While the ocean’s ability to absorb CO2 helps to reduce CO2 levels in the atmosphere, ocean acidification is impacting marine life and ecosystems, especially corals, plankton, shellfish, and other marine organisms with shells and skeletons composed of a mineral called calcium carbonate. Acidic water dissolves calcium carbonate, preventing these organisms from thriving and contributing to larger-scale impacts on ecosystems that rely on these organisms for survival.
Where do excess GHGs in the atmosphere come from? Over the last century, human activity has been and still is the largest source of GHG emissions in the atmosphere.
GHGs are released into the atmosphere largely through burning fossil fuels. CO2 is the most abundant GHG present in the atmosphere because fossil fuels, such as coal, oil, and natural gas are composed mainly of carbon. When these fuels are burned to produce electricity, for heating, or in vehicles with internal combustion engines, carbon is released into the atmosphere. That carbon combines with oxygen in the atmosphere to form CO2. GHGs such as CO2, CH4, and N20 are also emitted as a result of other human activities such as farming, mining, manufacturing, certain industrial processes, and even the decomposition of organic waste in landfills.
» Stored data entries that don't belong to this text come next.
File: src/rtl/core/ufp_back.sv
// ----------------------------------------------------------------------------
// ufp_back
// Walks the head bundle one result per cycle into the output register unless pop stalls it.
// ----------------------------------------------------------------------------
module ufp_back import ufp_pkg::*; (
    input  logic      i_clk,
    input  logic      i_rst_n,
    input  t_bundle   i_q_data,
    input  logic      i_q_empty,
    output logic      o_q_rd,
    output t_out_beat o_out,
    output logic      o_empty,
    input  logic      i_pop
);

    logic [RES_CNT_W-1:0] r_idx, n_idx;
    logic                 r_valid, n_valid;
    t_out_beat            r_out;
    logic                 load;
    logic                 is_last;
    t_result              cur;

    // Load when the output slot is free or being drained this cycle
    assign load    = !i_q_empty && (!r_valid || i_pop);
    assign cur     = i_q_data.res[r_idx[2:0]];
    assign is_last = (r_idx == i_q_data.count - 1'b1);

    always_comb begin
        n_idx   = r_idx;
        n_valid = r_valid && !i_pop;
        if (load) begin
            n_valid = 1'b1;
            n_idx   = is_last ? '0 : r_idx + 1'b1;
        end
    end

    always_ff @(posedge i_clk) begin
        if (!i_rst_n) begin
            r_idx   <= '0;
            r_valid <= 1'b0;
        end else begin
            r_idx   <= n_idx;
            r_valid <= n_valid;
        end
    end

    // Output beat register
    always_ff @(posedge i_clk) begin
        if (load) begin
            r_out <= '{kind: cur.kind, out_byte: cur.data, last_of_run: is_last};
        end
    end

    assign o_q_rd  = load && is_last;
    assign o_out   = r_out;
    assign o_empty = !r_valid;

endmodule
Forests, wetlands, peatlands, and similar ecosystems are known as carbon “sinks” because they naturally absorb and store carbon from the atmosphere in a process called carbon sequestration and storage. However, deforestation and the destruction of these ecosystems by human activity are causing the carbon stored in these natural sinks to be released, increasing atmospheric CO2 concentrations even more.
Levels of GHG emissions are measured and tracked by many countries around the world. See New York’s latest report on statewide GHG emissions and their sources.
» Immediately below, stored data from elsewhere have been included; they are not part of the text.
[config.mk]
export PLATFORM = sky130hd
export DESIGN_NAME = status_led_supervisor
export DESIGN_NICKNAME = d
export VERILOG_FILES = /design/src/hdl/sls_pkg.sv /design/src/hdl/status_led_supervisor.sv
export SDC_FILE = /design/constraint.sdc
export NUM_CORES = 1
export LEC_CHECK = 0
export BUFFER_PORTS_ARGS = -buffer_cell sky130_fd_sc_hd__clkbuf_2
export CORE_UTILIZATION = 55
export CTS_CLUSTER_DIAMETER = 50
export DETAILED_ROUTE_END_ITERATION = 10
export PLACE_DENSITY_LB_ADDON = 0.25
export SLEW_MARGIN = 20
export SYNTH_ARGS = -nofsm -noshare
export SYNTH_HDL_FRONTEND = slang
export SYNTH_SLANG_ARGS = --single-unit
[constraint.sdc]
create_clock -name clk -period 4.59 [get_ports clk]
set_clock_uncertainty 0.05 [all_clocks]
set_input_delay 0.6885 -clock clk [delete_from_list [all_inputs] [get_ports clk]]
set_output_delay 0.6885 -clock clk [all_outputs]
set_load 0.005 [all_outputs]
Changes in global temperatures have been studied since the 19th century. Global surface temperatures in 2001-2020 are approximately 1.1°C (2.2°F) higher than in 1850-1900. Another way to think of this is to imagine the amount of energy you would need to generate to heat the entire planet by one degree. This may not seem like much, but 1.1°C of global warming can affect the climate of many regions around the world by increasing annual average temperatures and precipitation, which can have long-lasting impacts on the environment, the economy, and the way of life for much of the world’s population. This warming from the 1.1°C change is not distributed equally over the planet, so some regions are warming more quickly than others and are resulting in much larger regional impacts. As GHG emissions continue to rise, simulations help scientists anticipate how much the climate will change if global warming does not slow down.
Global surface temperature has increased faster since 1970 than in any other 50-year period over the last 2,000 years. In addition, global average sea levels have risen faster over the last century, than in any century over the last 3,000 years. Understanding changes in global temperatures and their influence on Earth’s biological, hydrological and geological systems can help scientists make predictions about the future, of climate change and how it will impact certain parts of the world.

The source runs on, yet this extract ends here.